Give back an exact copy of the lines in the records below, from the line that has "# The output" through the line that has "- Across both", and nothing besides.

**TASK MATERIAL:**
== Segment start ==

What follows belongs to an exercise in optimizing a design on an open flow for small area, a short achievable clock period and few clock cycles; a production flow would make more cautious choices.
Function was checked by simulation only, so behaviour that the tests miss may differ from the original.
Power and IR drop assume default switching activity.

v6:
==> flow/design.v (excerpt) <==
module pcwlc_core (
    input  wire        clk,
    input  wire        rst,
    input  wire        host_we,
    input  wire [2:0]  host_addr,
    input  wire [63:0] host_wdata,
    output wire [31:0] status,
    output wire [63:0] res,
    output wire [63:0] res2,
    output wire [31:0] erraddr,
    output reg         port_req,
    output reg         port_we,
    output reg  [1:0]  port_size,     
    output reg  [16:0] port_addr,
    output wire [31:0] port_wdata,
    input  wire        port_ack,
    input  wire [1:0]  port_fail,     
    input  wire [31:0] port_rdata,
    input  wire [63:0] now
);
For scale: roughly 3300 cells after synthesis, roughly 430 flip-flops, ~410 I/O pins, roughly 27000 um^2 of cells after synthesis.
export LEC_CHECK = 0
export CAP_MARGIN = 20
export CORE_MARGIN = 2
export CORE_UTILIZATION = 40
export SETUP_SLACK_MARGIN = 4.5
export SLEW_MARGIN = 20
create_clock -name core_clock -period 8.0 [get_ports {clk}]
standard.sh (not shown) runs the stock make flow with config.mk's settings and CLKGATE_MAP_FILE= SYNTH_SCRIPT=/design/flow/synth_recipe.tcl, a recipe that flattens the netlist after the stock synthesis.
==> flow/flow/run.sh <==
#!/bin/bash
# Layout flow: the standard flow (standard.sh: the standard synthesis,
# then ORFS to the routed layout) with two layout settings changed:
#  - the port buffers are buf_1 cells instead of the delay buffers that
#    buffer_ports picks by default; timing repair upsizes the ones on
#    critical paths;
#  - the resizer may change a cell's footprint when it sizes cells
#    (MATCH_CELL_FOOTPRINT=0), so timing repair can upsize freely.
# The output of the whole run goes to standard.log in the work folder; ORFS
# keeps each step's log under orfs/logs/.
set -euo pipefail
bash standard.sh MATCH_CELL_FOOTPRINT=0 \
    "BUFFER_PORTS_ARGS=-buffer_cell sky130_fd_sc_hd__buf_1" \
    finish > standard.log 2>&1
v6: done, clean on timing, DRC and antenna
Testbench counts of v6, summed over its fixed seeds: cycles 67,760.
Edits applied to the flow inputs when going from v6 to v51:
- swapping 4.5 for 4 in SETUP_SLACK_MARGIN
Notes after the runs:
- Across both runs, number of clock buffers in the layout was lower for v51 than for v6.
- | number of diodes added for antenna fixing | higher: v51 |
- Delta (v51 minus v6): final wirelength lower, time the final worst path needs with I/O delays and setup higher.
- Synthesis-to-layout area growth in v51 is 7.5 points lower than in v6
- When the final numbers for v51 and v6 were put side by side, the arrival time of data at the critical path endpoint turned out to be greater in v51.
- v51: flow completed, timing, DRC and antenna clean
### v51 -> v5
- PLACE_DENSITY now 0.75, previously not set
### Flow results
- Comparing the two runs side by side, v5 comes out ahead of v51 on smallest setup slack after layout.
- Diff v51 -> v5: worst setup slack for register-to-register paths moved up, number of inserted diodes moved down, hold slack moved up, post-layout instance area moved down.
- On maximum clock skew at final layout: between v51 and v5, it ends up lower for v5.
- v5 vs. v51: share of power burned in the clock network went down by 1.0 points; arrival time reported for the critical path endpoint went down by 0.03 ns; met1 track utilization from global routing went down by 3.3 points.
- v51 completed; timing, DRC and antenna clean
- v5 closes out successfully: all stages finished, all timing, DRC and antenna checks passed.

== Segment end ==

**SOLUTION FOR THIS EXERCISE:**
# The output of the whole run goes to standard.log in the work folder; ORFS
# keeps each step's log under orfs/logs/.
set -euo pipefail
bash standard.sh MATCH_CELL_FOOTPRINT=0 \
    "BUFFER_PORTS_ARGS=-buffer_cell sky130_fd_sc_hd__buf_1" \
    finish > standard.log 2>&1
v6: done, clean on timing, DRC and antenna
Testbench counts of v6, summed over its fixed seeds: cycles 67,760.
Edits applied to the flow inputs when going from v6 to v51:
- swapping 4.5 for 4 in SETUP_SLACK_MARGIN
Notes after the runs:
- Across both runs, number of clock buffers in the layout was lower for v51 than for v6.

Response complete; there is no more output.